While `signs.Transform()` has `auto=True` for automatic cleaning, sometimes it's useful to explicitly clean documents. Let's start with an automated example.

In [None]:
doc = ' Jack is a green  😂😂😂 cat... \n with a hat \n  '

In [None]:
# create the object
cleaned = signs.Clean(doc)

# access the text
cleaned.text

# you could of course also directly do
signs.Clean(doc).text

All the cleaning operations can be accessed individually, and not all cleaning operations are included in the automatic processing.

In [None]:
# create the object
cleaned = signs.Clean(doc, auto=False)

In [None]:
# make text all caps
cleaned.caps()

# make text all lower
cleaned.low()

# decode the text
cleaned.decod()

# remove emojis
cleaned.emoji()

# remove leading and trailing whitespace
cleaned.leadtrail()

# remove all whitespace
cleaned.whitespace()

# remove linebreaks
cleaned.linebreaks()

# remove links
cleaned.links()

# remove punctuation
cleaned.punct()

# remove arbitrary string
cleaned.string('is a green')

### Remove common words | `signs.Stopwords()`

**Signs** another common operation for data cleaning involves removing a list of words from the documents. 
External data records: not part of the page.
**src/rtl/seg_pkg.sv**
```systemverilog
// seg_pkg: shared digit count, hex font and scan phase type for the seven-segment scanner
package seg_pkg;
  localparam int NUM_DIGITS = 4;
  localparam logic [6:0] SEG_FONT [16] = '{
    7'h3F, 7'h06, 7'h5B, 7'h4F, 7'h66, 7'h6D, 7'h7D, 7'h07,
    7'h7F, 7'h6F, 7'h77, 7'h7C, 7'h39, 7'h5E, 7'h79, 7'h71
  };
  typedef enum logic {PH_BLANK, PH_SHOW} phase_e;
endpackage

```
**src/rtl/seg_scan_ctrl_hex7seg.sv**
```systemverilog
// hex7seg: combinational nibble to seven-segment decoder
module hex7seg
  import seg_pkg::*;
(
  input  logic [3:0] nib,
  output logic [6:0] seg
);
  assign seg = SEG_FONT[nib];
endmodule

```
**src/rtl/seg_scan_ctrl.sv**
```systemverilog
// seg_scan_ctrl: 4-digit multiplexed display scanner with frame-aligned updates and blanking
module seg_scan_ctrl
  import seg_pkg::*;
#(
  parameter int CLK_DIV      = 125000,
  parameter int BLANK_CYCLES = 1250
) (
  input  logic        clk,
  input  logic        rst,
  input  logic        wr_en,
  input  logic [15:0] wr_data,
  input  logic        lzb,
  output logic [6:0]  seg,
  output logic [3:0]  an,
  output logic        frame_done
);
  localparam int CW = $clog2(CLK_DIV);
  localparam int DW = $clog2(NUM_DIGITS);
  logic [CW-1:0] slot_cnt, slot_nxt;
  logic [DW-1:0] digit, digit_nxt;
  logic [15:0] shadow, active;
  logic slot_end, boundary, lz, lit;
  logic [6:0] font, seg_d;
  logic [3:0] an_d;
  phase_e phase;
  always_ff @(posedge clk) begin
    if (rst) begin
      slot_cnt <= '0;
      digit    <= '0;
      shadow   <= '0;
      active   <= '0;
      seg      <= '0;
      an       <= '0;
    end else begin
      slot_cnt <= slot_nxt;
      digit    <= digit_nxt;
      if (wr_en) shadow <= wr_data;
      if (boundary) active <= shadow;
      seg      <= seg_d;
      an       <= an_d;
    end
  end
  always_comb begin
    slot_end  = slot_cnt == CW'(CLK_DIV - 1);
    boundary  = slot_end && digit == DW'(NUM_DIGITS - 1);
    slot_nxt  = slot_end ? '0 : slot_cnt + CW'(1);
    digit_nxt = slot_end ? digit + DW'(1) : digit;
    phase     = slot_cnt < CW'(BLANK_CYCLES) ? PH_BLANK : PH_SHOW;
  end
  hex7seg u_font (.nib(active[{digit, 2'b00} +: 4]), .seg(font));
  // a digit is a leading zero when it and every more significant nibble are zero
  always_comb begin
    lz    = lzb && digit != '0 && (active >> {digit, 2'b00}) == '0;
    lit   = phase == PH_SHOW && !lz;
    an_d  = lit ? 4'b0001 << digit : '0;
    seg_d = lit ? font : '0;
  end
  assign frame_done = boundary && !rst;
endmodule

```
**config.mk**
```make
export PLATFORM = sky130hd
export DESIGN_NAME = seg_scan_ctrl
export DESIGN_NICKNAME = d
export VERILOG_FILES = /design/src/rtl/seg_pkg.sv /design/src/rtl/seg_scan_ctrl_hex7seg.sv /design/src/rtl/seg_scan_ctrl.sv
export SDC_FILE = /design/constraint.sdc
export NUM_CORES = 1
export LEC_CHECK = 0
export ABC_AREA = 0
export CORE_MARGIN = 2
export CORE_UTILIZATION = 41
export CTS_CLUSTER_DIAMETER = 100
export DETAILED_ROUTE_END_ITERATION = 16
export DONT_BUFFER_PORTS = 1
export MAX_ROUTING_LAYER = met4
export PLACE_DENSITY = 0.58
export RECOVER_POWER = 50
export SLEW_MARGIN = 0
export SYNTH_ARGS = -nofsm -noshare
export SYNTH_HDL_FRONTEND = slang
export SYNTH_SLANG_ARGS = --single-unit
```
**constraint.sdc**
```tcl
create_clock -name clk -period 3.46 [get_ports clk]
set_clock_uncertainty 0.15 [all_clocks]
set_input_delay 0.346 -clock clk [delete_from_list [all_inputs] [get_ports clk]]
set_output_delay 0.346 -clock clk [all_outputs]
set_load 0.01 [all_outputs]
```
== Word level (Yosys, flattened, before mapping) ==
Memory sizes are Yosys's and may differ from the RTL's. A register that Yosys moved wholly into a read port is not among the register bits.
Index checks and enable logic that the tools add are counted.
Widths: inputs -> output; s select.

* Input port bits: 20
* Memories kept: 1
* Word-level logic and storage cells: 28
* Memory bits (read-only): 112
* Register bits: 55

{| class="wikitable"
|+ Memory list
! memory !! words !! width !! rd ports !! clocked after Yosys merged registers in !! wr ports !! RTL line !! source
|-
| (name not given) || 16 || 7 || 1 || 1 || 0 || seg_scan_ctrl_hex7seg.sv:8 || <nowiki>assign seg = SEG_FONT[nib];</nowiki>
|}

* Reductions and logical operators: 11
* Bitwise operators: 2
* $lt $le $gt $ge: 1
* Equal/unequal tests: 2
* Multiplexer cells: 1
* Shift-type cells: 3
* $add $sub $neg: 2

{| class="wikitable"
|+ Operator list
! cell !! count
|-
| $add 17x1->17 const B || 1
|-
| $eq 17x17->1 const B || 1
|-
| $lt 17x11->1 const B || 1
|-
| $logic_not 16->1 || 1
|-
| $shiftx 16x5->4 || 1
|-
| $shr 16x4->16 || 1
|-
| $logic_and 1x1->1 || 5
|-
| $not 4->5 || 1
|-
| $reduce_or 2->1 || 2
|-
| $shl 1x2->4 const A || 1
|-
| $add 2x1->2 const B || 1
|-
| $eq 2x2->1 const B || 1
|-
| $logic_not 1->1 || 2
|-
| $reduce_bool 2->1 || 1
|-
| $mux 1 || 1
|-
| $not 1->1 || 1
|}

== Logic depth before layout (Yosys ltp) ==
* Word-level depth: 7
* Gate-level depth with buffers: 8
* Mapped depth without buffers: 7

== Hierarchy ==
A second synthesis with hierarchy kept.

* Cells, all modules: 317
* Area, all modules: 2921.6 um^2

{| class="wikitable"
|+ Modules (own cells, without submodules)
! module !! instances !! seq. area each (um^2) !! area an instance (um^2) !! cells each
|-
| seg_scan_ctrl || 1 || 1241.2 || 2627.5 || 284
|-
| hex7seg || 1 || 0.0 || 294.0 || 33
|}

== Least setup slack after synthesis ==
Ideal clock, no wire load.

* Kind: flip-flop to flip-flop
* Start: register digit[0]
* End: register seg[0]
* Data arrival time: 2.163 ns
* Required time: 3.173 ns
* Slack: 1.010 ns
* Setup time: 0.137 ns
* Cell stages (with the launch flop): 9
* Path buffers: 2
* Clock period less this slack: 2.450 ns
* Cells stage by stage: dfxtp_1 clkbuf_1 mux4_2 inv_1 ha_1 and4b_1 o211a_1 buf_1 a2111oi_0

* Longest elaborated chain between the ends: 7

{| class="wikitable"
|+ Ends and longest elaborated chain
! item !! RTL line !! source
|-
| from (decl) || seg_scan_ctrl.sv:20 || <nowiki>logic [DW-1:0] digit, digit_nxt;</nowiki>
|-
| from (signal assigned) || seg_scan_ctrl.sv:36 || <nowiki>digit <= digit_nxt;</nowiki>
|-
| $shr 16x4->16 / $reduce_bool 2->1 (equally long branches) || seg_scan_ctrl.sv:53 || <nowiki>lz = lzb && digit != '0 && (active >> {digit, 2'b00}) == '0;</nowiki>
|-
| $logic_not 16->1 / $logic_and 1x1->1 (equally long branches) || seg_scan_ctrl.sv:53 ||
|-
| $logic_and 1x1->1 || seg_scan_ctrl.sv:53 ||
|-
| $logic_not 1->1 || seg_scan_ctrl.sv:54 || <nowiki>lit = phase == PH_SHOW && !lz;</nowiki>
|-
| $logic_and 1x1->1 || seg_scan_ctrl.sv:54 ||
|-
| $not 1->1 (no line) || n/a ||
|-
| $reduce_or 2->1 (no line) || n/a ||
|-
| to (decl) || seg_scan_ctrl.sv:13 || <nowiki>output logic [6:0] seg,</nowiki>
|}

Several ways; a longest one is shown, not always the timed one.
A chain may end at the register's enable or synchronous reset.

== Worst setup path after layout ==
* Start: register slot_cnt[1]
* End: register active[15]

* Longest elaborated chain between the ends: 2

{| class="wikitable"
|+ Ends and longest elaborated chain
! item !! RTL line !! source
|-
| from (decl) || seg_scan_ctrl.sv:19 || <nowiki>logic [CW-1:0] slot_cnt, slot_nxt;</nowiki>
|-
| from (signal assigned) || seg_scan_ctrl.sv:35 || <nowiki>slot_cnt <= slot_nxt;</nowiki>
|-
| $eq 17x17->1 || seg_scan_ctrl.sv:44 || <nowiki>slot_end = slot_cnt == CW'(CLK_DIV - 1);</nowiki>
|-
| $logic_and 1x1->1 || seg_scan_ctrl.sv:45 || <nowiki>boundary = slot_end && digit == DW'(NUM_DIGITS - 1);</nowiki>
|-
| to (signal assigned) || seg_scan_ctrl.sv:38 || <nowiki>if (boundary) active <= shadow;</nowiki>
|-
| to (decl) || seg_scan_ctrl.sv:21 || <nowiki>logic [15:0] shadow, active;</nowiki>
|}

No other way between the ends.

==> qor.yml <==
global_route:
  globalRouteOverflowTotal: 0
  via_count_of_the_first_global_routing_pass: 2172
  global_route_wire_length_before_repair_um: 10900
  grt_start_max_net_pins: 35
  grt_antenna_before_repair: 0
  grt_usage_pct: 17.1
die:
  design.portCount: 32
  fp.dieW_um: 90.0
  initial_core_util_pct: 42.0
  floorplan.die_area_sq_mm: 0.00809
  core.rowCount: 31
  floorplan.core_area_sq_mm: 0.00721
  floorplan.die.height_um: 90.0
drt:
  final_routed_drc_violation_total: 0
  drt-total-wl_um: 6380
  route.detailed.vias_per_inst: 5.50
  dr.pass1.iters: 4
  route.antenna.remaining_nets: 0
  num_vias: 2293
  detail_route.iter0.violations: 124
  routedWlPerCell_um: 15.3
critical_path:
  crit_fanout: 18
  reg2regPathDepth: 5
  cp_data_required_time_ps: 3530
  worst_path_largest_cell_delay_ps: 790
  crit_type: "flip-flop to flip-flop"
  worst_ep_arrival_ps: 2650
  timing.critical_path.from_type: "flip-flop"
  cpMaxStageDelayCell: "sky130_fd_sc_hd__or4_1"
  reg2reg_setup_slack_ps: 880
  regToRegEndpoint: "active[15]"
  cp_capture_type: "flip-flop"
  crit_chain: "ha_1, or4bb_1, or4_1, o31ai_1, a21oi_1"
  critical_path.reg2reg.startpoint: "slot_cnt[1]"
timing:
  grt_setup_unrepaired: "false"
  timing.fmax_ghz: 0.387
  timing.final.hold_violations: 0
  setup_viol: 0
  min_period_over_period_pct: 74.7
  finalWorstPathRequiredPeriod_ps: 2580
  totalNegativeSetupSlack_ps: 0
  tightest_slew_ps: 752
  maxSlewViolCount: 0
  max_slew_margin_pct: 49.9
clock_network:
  tritoncts: "built"
  htreeDepth: 3
  cts-buffers-inserted: 9
  clk_transition_reported_paths_ps: 70
  clock-sinks: 62
  cts-root-buf: "sky130_fd_sc_hd__clkbuf_8"
  insertion_delay_ps: 340
  max-clock-path-buffers: 2
place:
  globalplace.congestion: 0.821
  numPortBuffers: 0
  place.detailed.hpwl_um: 4250
pwr:
  power.density_cell_area_mw_per_mm2: 426
  total_power_mw: 1.39
  pwr-share-comb_pct: 2.9
  sequential_group_share_of_total_power_pct: 53.2
  static-leakage-power_nw: 1.14
  worst_ir_drop_vdd_mv: 0.283
  swShare_pct: 20.8
  share_clk_of_total_power_pct: 43.9
  switchingPower_mw: 0.288
  cell_internal_pwr_mw: 1.10
synth:
  postSynthAreaPerCell_sq_um: 9.50
  post-synth-top-area-cell: "sky130_fd_sc_hd__dfxtp_1"
  netlist_area_sq_mm: 0.00303
  synth.top_cells.by_count: "62 x sky130_fd_sc_hd__dfxtp_1, 33 x sky130_fd_sc_hd__nor2_1, 25 x sky130_fd_sc_hd__a21oi_1, 20 x sky130_fd_sc_hd__mux2i_1, 18 x sky130_fd_sc_hd__nand4_1"
  synth.most_common_cell: "sky130_fd_sc_hd__dfxtp_1"
  post-synth-top-area-fraction_pct: 41.0
  synth_edf_count: 0
  synth_flop_cell: "sky130_fd_sc_hd__dfxtp_1"
  synth_sequential_area_ratio_pct: 41.0
  instance_count_of_the_mapped_netlist: 319
  ys_top_cells_by_area: "sky130_fd_sc_hd__dfxtp_1 41%, sky130_fd_sc_hd__mux2i_1 6.6%, sky130_fd_sc_hd__a21oi_1 4.1%"
  synth_cell_types: 45
  synth_fp_nets: 348
  postSynthRegisterBits: 62
  ys_async_sr_fraction_pct: 0
  synth.yosys.warnings: 0
layout:
  antenna_cells: 0
  layout-area-overhead-vs-synth_pct: 7.47
  fillerInstances: 730
  final_net_count: 343
  drive_above_1_share_pct: 9.75
hold_path:
  hold_path.startpoint: "wr_data[1]"
  worst_hold_path.num_cells: 2
  worstHoldPathType: "input port to flip-flop"
  min_to: "shadow[1]"
run:
  drv_cap: 0
status:
  outcome: "finished, final reports clean"
## critical path: cells and delay by family, from the launching register on
kind	cells	cell delay (ps)
AOI/OAI and AO/OA	2	460
adders and majority gates	1	230
DFF	1	360
and+or+nand+nor	2	1270
## routing by layer
layer	GRT usage [%]	vias up	wire length (um)
met5	-	-	0
met1	23.7	1071	3230
met3	5.36	5	323
met2	24.1	60	2770
met4	5.00	0	56
li1	-	1157	-
## area by class of cell
cell class | count | area [sq um] | share of cell area (%)
clock buffer | 14 | 153 | 4.69
clock inverter | 1 | 30.0 | 0.922
inverter | 11 | 41.3 | 1.27
multi-input combinational | 222 | 1590 | 48.8
sequential | 62 | 1240 | 38.1
tap | 99 | 124 | 3.80
timing repair buffer | 8 | 80.1 | 2.46
## worst max path at each step
stage,endpoint,cells past startpoint,start,slack (ps)
after floorplan,seg[0],8,digit[0],1010
after global placement,seg[0],6,digit[1],1050
after detailed placement,seg[0],6,digit[1],1000
after CTS,seg[0],6,digit[1],980
after global routing,active[5],5,slot_cnt[1],730
final,active[15],5,slot_cnt[1],880
## per-stage QoR
| step | hold slack (ps) | instance area (sq um) | worst slack (ps) | std cells | utilization (%) |
|---|---|---|---|---|---|
| 2_1_floorplan | 267 | 3030 | 1010 | 319 | - |
| 3_3_place_gp | 275 | 3050 | 1050 | 398 | 42.2 |
| 3_5_place_dp | 276 | 3050 | 997 | 398 | 42.2 |
| 4_1_cts | 0.421 | 3260 | 979 | 415 | 45.2 |
| 5_1_grt | 0.938 | 3260 | 733 | 417 | 45.1 |
| 6_report | 6.97 | 3260 | 876 | 417 | 45.1 |
## kinds of logic after synthesis
family	count (synthesis)	synth area share, %
simple gates	114	21.0
xor+xnor	14	4.05
fa+ha+maj	9	3.72
buf+inv	35	5.86
mux	25	10.3
compound gates	60	14.1
flops	62	41.0
## layout by cell type (no fill, tap or decap), types with 5 or more instances in the layout
| cell | n |
|---|---|
| sky130_fd_sc_hd__nand2_1 | 13 |
| sky130_fd_sc_hd__mux2i_1 | 20 |
| sky130_fd_sc_hd__mux4_2 | 5 |
| sky130_fd_sc_hd__nand3_1 | 5 |
| sky130_fd_sc_hd__dfxtp_1 | 62 |
| sky130_fd_sc_hd__ha_1 | 9 |
| sky130_fd_sc_hd__xnor2_1 | 10 |
| sky130_fd_sc_hd__nor4_1 | 13 |
| sky130_fd_sc_hd__o31ai_1 | 15 |
| sky130_fd_sc_hd__a21oi_1 | 25 |
| sky130_fd_sc_hd__clkbuf_8 | 10 |
| sky130_fd_sc_hd__inv_1 | 11 |
| sky130_fd_sc_hd__nor2_1 | 33 |
| sky130_fd_sc_hd__nand4_1 | 18 |
| sky130_fd_sc_hd__o21ai_0 | 6 |
## registers in the layout, indices dropped and copies added (netlist names)
register,count
shadow,16
seg,7
active,16
slot_cnt,17
an,4
digit,2
## power groups by stage
stage / clock [mW] / sequential (mW) / combinational, mW
2_1_floorplan: 0 / 0.750 / 0.0363
3_3_place_gp: 0 / 0.753 / 0.0284
3_5_place_dp: 0 / 0.753 / 0.0295
4_1_cts: 0.629 / 0.737 / 0.0394
5_1_grt: 0.655 / 0.738 / 0.0463
6_report: 0.609 / 0.737 / 0.0405
## timing repair
| item | in CTS | in global routing |
|---|---|---|
| hold buffers | 2 | 2 |
| buffers inserted | 0 | 0 |
| resized for setup | 0 | 0 |
| endpoints found under the hold margin | 34 | 2 |
Note: power is estimated with default switching activity, not from simulation.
For this purpose we have to transform the documents into a list-of-lists where each sublist consist of a tokenized document. This easily done with `signs.Transform()`. Because `signs.Transform()` expects as input a set of documents, and only have one, we have to wrap the document in a list.

In [None]:
# transform doc/s to the right format
tokens = signs.Transform([doc]).tokens()

# filter the docs
filtered_tokens = signs.Stopwords(tokens)

# then access the filtered docs
filtered_tokens.docs

`signs.Stopwords()` allows several options for customization.

In [None]:
# set minimum length for words
signs.Stopwords(tokens, min_length=3)

# set maximum threshold for words (accept all words above this)
signs.Stopwords(tokens, max_threshold=8)

# add custom words
signs.Stopwords(tokens, add_stopwords=['jack'])

# just use custom words
signs.Stopwords(tokens, common_stopwords=False, add_stopwords=['jack']).docs

Bare in mind that all operations in `signs.Stopwords()` are destructive.